EXERCISE DETAILS: Once the line containing "-- run 2: layout" has been copied, stop; copy every line before it exactly, beginning with the first line of the material below.

RECORD EXCERPTS:
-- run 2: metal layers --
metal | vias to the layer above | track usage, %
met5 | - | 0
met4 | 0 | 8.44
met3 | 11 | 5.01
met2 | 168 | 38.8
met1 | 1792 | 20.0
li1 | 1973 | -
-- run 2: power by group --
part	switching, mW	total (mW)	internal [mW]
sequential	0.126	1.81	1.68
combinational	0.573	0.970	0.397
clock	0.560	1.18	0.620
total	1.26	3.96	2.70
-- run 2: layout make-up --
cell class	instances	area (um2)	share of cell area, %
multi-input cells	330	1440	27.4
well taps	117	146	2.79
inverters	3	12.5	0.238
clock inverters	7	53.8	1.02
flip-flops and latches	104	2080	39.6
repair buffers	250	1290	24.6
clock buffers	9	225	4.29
--- src/rtl/arm_defs_pkg.sv ---
// arm_defs: shared ARM pipeline constants (register index width, PC index, ALU commands)
package arm_defs;
    localparam int REG_AW = 4;
    localparam int PC_IDX = 15;
    localparam logic [3:0] EXE_MOV = 4'b0001;
    localparam logic [3:0] EXE_MVN = 4'b1001;
    localparam logic [3:0] EXE_ADD = 4'b0010;
    localparam logic [3:0] EXE_ADC = 4'b0011;
    localparam logic [3:0] EXE_SUB = 4'b0100;
    localparam logic [3:0] EXE_SBC = 4'b0101;
    localparam logic [3:0] EXE_AND = 4'b0110;
    localparam logic [3:0] EXE_ORR = 4'b0111;
    localparam logic [3:0] EXE_EOR = 4'b1000;
    localparam logic [3:0] EXE_CMP = 4'b1100;
    localparam logic [3:0] EXE_TST = 4'b1110;
    localparam logic [3:0] EXE_LDR = 4'b0010;
    localparam logic [3:0] EXE_STR = 4'b0010;
endpackage

--- src/rtl/id_ex_stage_reg_operand_bypass.sv ---
// operand_bypass: substitutes write-back data for one operand when the indices match (never for PC)
module operand_bypass
    import arm_defs::PC_IDX;
#(
    parameter int DATA_W = 32,
    parameter int REG_AW = 4
) (
    input  logic [REG_AW-1:0] src,
    input  logic              used,
    input  logic [DATA_W-1:0] reg_val,
    input  logic              wb_en,
    input  logic [REG_AW-1:0] wb_dest,
    input  logic [DATA_W-1:0] wb_value,
    output logic [DATA_W-1:0] val
);
    assign val = (used && wb_en && wb_dest == src && src != REG_AW'(PC_IDX)) ? wb_value : reg_val;
endmodule
==> src/rtl/pc_fetch_ctrl.sv <==
// PC register and single-outstanding instruction fetch sequencer with branch redirect.
module pc_fetch_ctrl
  import pc_pkg::*;
(
  input  logic               clk,
  input  logic               rst_n,
  input  logic               en,
  output logic               imem_req,
  output logic [PC_W-1:0]    imem_addr,
  input  logic               imem_gnt,
  input  logic               imem_rvalid,
  input  logic [INSTR_W-1:0] imem_rdata,
  output logic               instr_valid,
  output logic [INSTR_W-1:0] instr_data,
  output logic [PC_W-1:0]    instr_pc,
  input  logic               instr_ready,
  input  logic               redirect_valid,
  input  logic [PC_W-1:0]    redirect_pc,
  output logic [PC_W-1:0]    pc
);

  fetch_state_t    state, state_nxt, resume;
  logic [PC_W-1:0] pc_nxt, pc_plus, req_pc, req_pc_nxt, target;
  logic            discard, discard_nxt, capture;

  pc_incr u_pc_incr (
    .base (pc),
    .sum  (pc_plus)
  );

  assign target      = even_pc(redirect_pc);
  assign resume      = en ? REQ : IDLE;
  assign imem_req    = (state == REQ);
  assign imem_addr   = pc;
  assign instr_valid = (state == HOLD);

  always_ff @(posedge clk or negedge rst_n) begin
    if (!rst_n) begin
      state      <= IDLE;
      pc         <= RESET_PC;
      req_pc     <= RESET_PC;
      discard    <= 1'b0;
      instr_data <= '0;
      instr_pc   <= '0;
    end else begin
      state   <= state_nxt;
      pc      <= pc_nxt;
      req_pc  <= req_pc_nxt;
      discard <= discard_nxt;
      if (capture) begin
        instr_data <= imem_rdata;
        instr_pc   <= req_pc;
      end
    end
  end

  // Redirect is checked first in every state; a granted fetch that races a
  // redirect still counts as outstanding and its data is dropped on return.
  always_comb begin
    state_nxt   = state;
    pc_nxt      = pc;
    req_pc_nxt  = req_pc;
    discard_nxt = discard;
    capture     = 1'b0;
    case (state)
      IDLE: begin
        if (redirect_valid) pc_nxt = target;
        else if (en)        state_nxt = REQ;
      end
      REQ: begin
        if (imem_gnt) begin
          state_nxt  = WAIT;
          req_pc_nxt = pc;
          if (redirect_valid) begin
            pc_nxt      = target;
            discard_nxt = 1'b1;
          end else begin
            pc_nxt = pc_plus;
          end
        end else if (redirect_valid) begin
          pc_nxt = target;
        end else if (!en) begin
          state_nxt = IDLE;
        end
      end
      WAIT: begin
        if (redirect_valid) begin
          pc_nxt = target;
          if (imem_rvalid) begin
            discard_nxt = 1'b0;
            state_nxt   = resume;
          end else begin
            discard_nxt = 1'b1;
          end
        end else if (imem_rvalid) begin
          if (discard) begin
            discard_nxt = 1'b0;
            state_nxt   = resume;
          end else begin
            state_nxt = HOLD;
            capture   = 1'b1;
          end
        end
      end
      HOLD: begin
        if (redirect_valid) begin
          pc_nxt    = target;
          state_nxt = resume;
        end else if (instr_ready) begin
          state_nxt = resume;
        end
      end
      default: state_nxt = IDLE;
    endcase
  end

endmodule
`src/rtl/phy_types_pkg.sv`:
```
// Shared types for the PHY transmit path: encoder symbol classes and comma arbitration.
package phy_types_pkg;

  localparam int unsigned COMMA_SEL_W = 3;

  typedef enum logic [COMMA_SEL_W-1:0] {
    IDLE_SEL         = 3'd0,
    ACK_SEL          = 3'd1,
    GRTCRED0_SEL     = 3'd2,
    GRTCRED1_SEL     = 3'd3,
    START_PACKET_SEL = 3'd4,
    DATA_SEL         = 3'd5,
    END_PACKET_SEL   = 3'd6
  } comma_sel_t;

  // Fixed-priority comma choice; IDLE_SEL means no comma is pending.
  function automatic comma_sel_t pick_comma(input logic ack_nz,
                                            input logic gc0_nz,
                                            input logic gc1_nz);
    comma_sel_t sel;
    sel = IDLE_SEL;
    if (ack_nz)      sel = ACK_SEL;
    else if (gc0_nz) sel = GRTCRED0_SEL;
    else if (gc1_nz) sel = GRTCRED1_SEL;
    return sel;
  endfunction

endpackage

```
`src/rtl/sat_counter.sv`:
```
// Pending-request counter that saturates at all-ones and never underflows.
module sat_counter #(
  parameter int unsigned CNT_W = 3
) (
  input  logic             CLK,
  input  logic             nRST,
  input  logic             inc,
  input  logic             dec,
  output logic [CNT_W-1:0] count,
  output logic             full
);

  localparam logic [CNT_W-1:0] MAX = '1;

  logic [CNT_W-1:0] r_count;
  logic             r_full;
  logic [CNT_W-1:0] w_next;

  // A write and a launch in the same cycle cancel; a write into a full counter is dropped.
  always_comb begin
    w_next = r_count;
    if (inc && dec)                 w_next = r_count;
    else if (inc && r_count != MAX) w_next = r_count + CNT_W'(1);
    else if (dec && r_count != '0)  w_next = r_count - CNT_W'(1);
  end

  always_ff @(posedge CLK) begin
    if (!nRST) begin
      r_count <= '0;
      r_full  <= 1'b0;
    end else begin
      r_count <= w_next;
      r_full  <= (w_next == MAX);
    end
  end

  assign count = r_count;
  assign full  = r_full;

endmodule

```
`src/rtl/phy_tx_scheduler.sv`:
```
// Schedules comma symbols and packet flits onto the PHY encoder, letting commas
// cut in between flits of a packet.
module phy_tx_scheduler
  import phy_types_pkg::*;
#(
  parameter int unsigned CNT_W = 3
) (
  input  logic       CLK,
  input  logic       nRST,
  input  logic       ack_write,
  input  logic       grtcred0_write,
  input  logic       grtcred1_write,
  input  logic       data_write,
  input  logic       packet_done,
  input  logic       done,
  output comma_sel_t comma_sel,
  output logic       start,
  output logic       get_data,
  output logic       ack_cnt_full,
  output logic       grtcred0_full,
  output logic       grtcred1_full,
  output logic       send_data_cnt_full
);

  typedef enum logic [2:0] {
    ST_IDLE  = 3'd0,
    ST_COMMA = 3'd1,
    ST_SOP   = 3'd2,
    ST_DATA  = 3'd3,
    ST_EOP   = 3'd4
  } state_t;

  state_t     r_state;
  comma_sel_t r_comma_sel;
  logic       r_start;
  logic       r_pend;
  logic       r_resume;

  logic [CNT_W-1:0] w_ack_cnt;
  logic [CNT_W-1:0] w_gc0_cnt;
  logic [CNT_W-1:0] w_gc1_cnt;
  logic [CNT_W-1:0] w_pkt_cnt;
  logic             w_done_ok;
  logic             w_dec_ack;
  logic             w_dec_gc0;
  logic             w_dec_gc1;
  logic             w_dec_pkt;
  comma_sel_t       w_comma_pick;

  // done only counts once the symbol is actually on the wire.
  assign w_done_ok = done && !r_start && !r_pend && (r_state != ST_IDLE);

  // Commas retire in their launch cycle; a packet retires when its EOP completes.
  assign w_dec_ack = r_start && (r_comma_sel == ACK_SEL);
  assign w_dec_gc0 = r_start && (r_comma_sel == GRTCRED0_SEL);
  assign w_dec_gc1 = r_start && (r_comma_sel == GRTCRED1_SEL);
  assign w_dec_pkt = w_done_ok && (r_state == ST_EOP);

  assign w_comma_pick = pick_comma(w_ack_cnt != '0, w_gc0_cnt != '0, w_gc1_cnt != '0);

  sat_counter #(.CNT_W(CNT_W)) u_ack_cnt (
    .CLK(CLK), .nRST(nRST), .inc(ack_write), .dec(w_dec_ack),
    .count(w_ack_cnt), .full(ack_cnt_full)
  );

  sat_counter #(.CNT_W(CNT_W)) u_gc0_cnt (
    .CLK(CLK), .nRST(nRST), .inc(grtcred0_write), .dec(w_dec_gc0),
    .count(w_gc0_cnt), .full(grtcred0_full)
  );

  sat_counter #(.CNT_W(CNT_W)) u_gc1_cnt (
    .CLK(CLK), .nRST(nRST), .inc(grtcred1_write), .dec(w_dec_gc1),
    .count(w_gc1_cnt), .full(grtcred1_full)
  );

  sat_counter #(.CNT_W(CNT_W)) u_pkt_cnt (
    .CLK(CLK), .nRST(nRST), .inc(data_write), .dec(w_dec_pkt),
    .count(w_pkt_cnt), .full(send_data_cnt_full)
  );

  // r_pend delays the first launch after an IDLE pick by one cycle.
  always_ff @(posedge CLK) begin
    if (!nRST) begin
      r_state     <= ST_IDLE;
      r_comma_sel <= IDLE_SEL;
      r_start     <= 1'b0;
      r_pend      <= 1'b0;
      r_resume    <= 1'b0;
    end else begin
      r_start <= r_pend;
      r_pend  <= 1'b0;
      case (r_state)
        ST_IDLE: begin
          if (w_comma_pick != IDLE_SEL) begin
            r_comma_sel <= w_comma_pick;
            r_state     <= ST_COMMA;
            r_pend      <= 1'b1;
          end else if (w_pkt_cnt != '0) begin
            r_comma_sel <= START_PACKET_SEL;
            r_state     <= ST_SOP;
            r_pend      <= 1'b1;
          end
        end
        ST_COMMA: begin
          if (w_done_ok) begin
            if (r_resume) begin
              r_comma_sel <= DATA_SEL;
              r_state     <= ST_DATA;
              r_start     <= 1'b1;
              r_resume    <= 1'b0;
            end else begin
              r_comma_sel <= IDLE_SEL;
              r_state     <= ST_IDLE;
            end
          end
        end
        ST_SOP: begin
          if (w_done_ok) begin
            r_comma_sel <= DATA_SEL;
            r_state     <= ST_DATA;
            r_start     <= 1'b1;
          end
        end
        ST_DATA: begin
          if (w_done_ok) begin
            r_start <= 1'b1;
            if (packet_done) begin
              r_comma_sel <= END_PACKET_SEL;
              r_state     <= ST_EOP;
            end else if (w_comma_pick != IDLE_SEL) begin
              r_comma_sel <= w_comma_pick;
              r_state     <= ST_COMMA;
              r_resume    <= 1'b1;
            end
          end
        end
        ST_EOP: begin
          if (w_done_ok) begin
            r_comma_sel <= IDLE_SEL;
            r_state     <= ST_IDLE;
          end
        end
        default: begin
          r_comma_sel <= IDLE_SEL;
          r_state     <= ST_IDLE;
        end
      endcase
    end
  end

  // The flit pop coincides with the done that completes it, so it cannot be registered.
  assign get_data  = nRST && w_done_ok && (r_state == ST_DATA);
  assign comma_sel = r_comma_sel;
  assign start     = r_start;

endmodule
```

WRITTEN RESPONSE:
-- run 2: metal layers --
metal | vias to the layer above | track usage, %
met5 | - | 0
met4 | 0 | 8.44
met3 | 11 | 5.01
met2 | 168 | 38.8
met1 | 1792 | 20.0
li1 | 1973 | -
-- run 2: power by group --
part	switching, mW	total (mW)	internal [mW]
sequential	0.126	1.81	1.68
combinational	0.573	0.970	0.397
clock	0.560	1.18	0.620
total	1.26	3.96	2.70
-- run 2: layout make-up --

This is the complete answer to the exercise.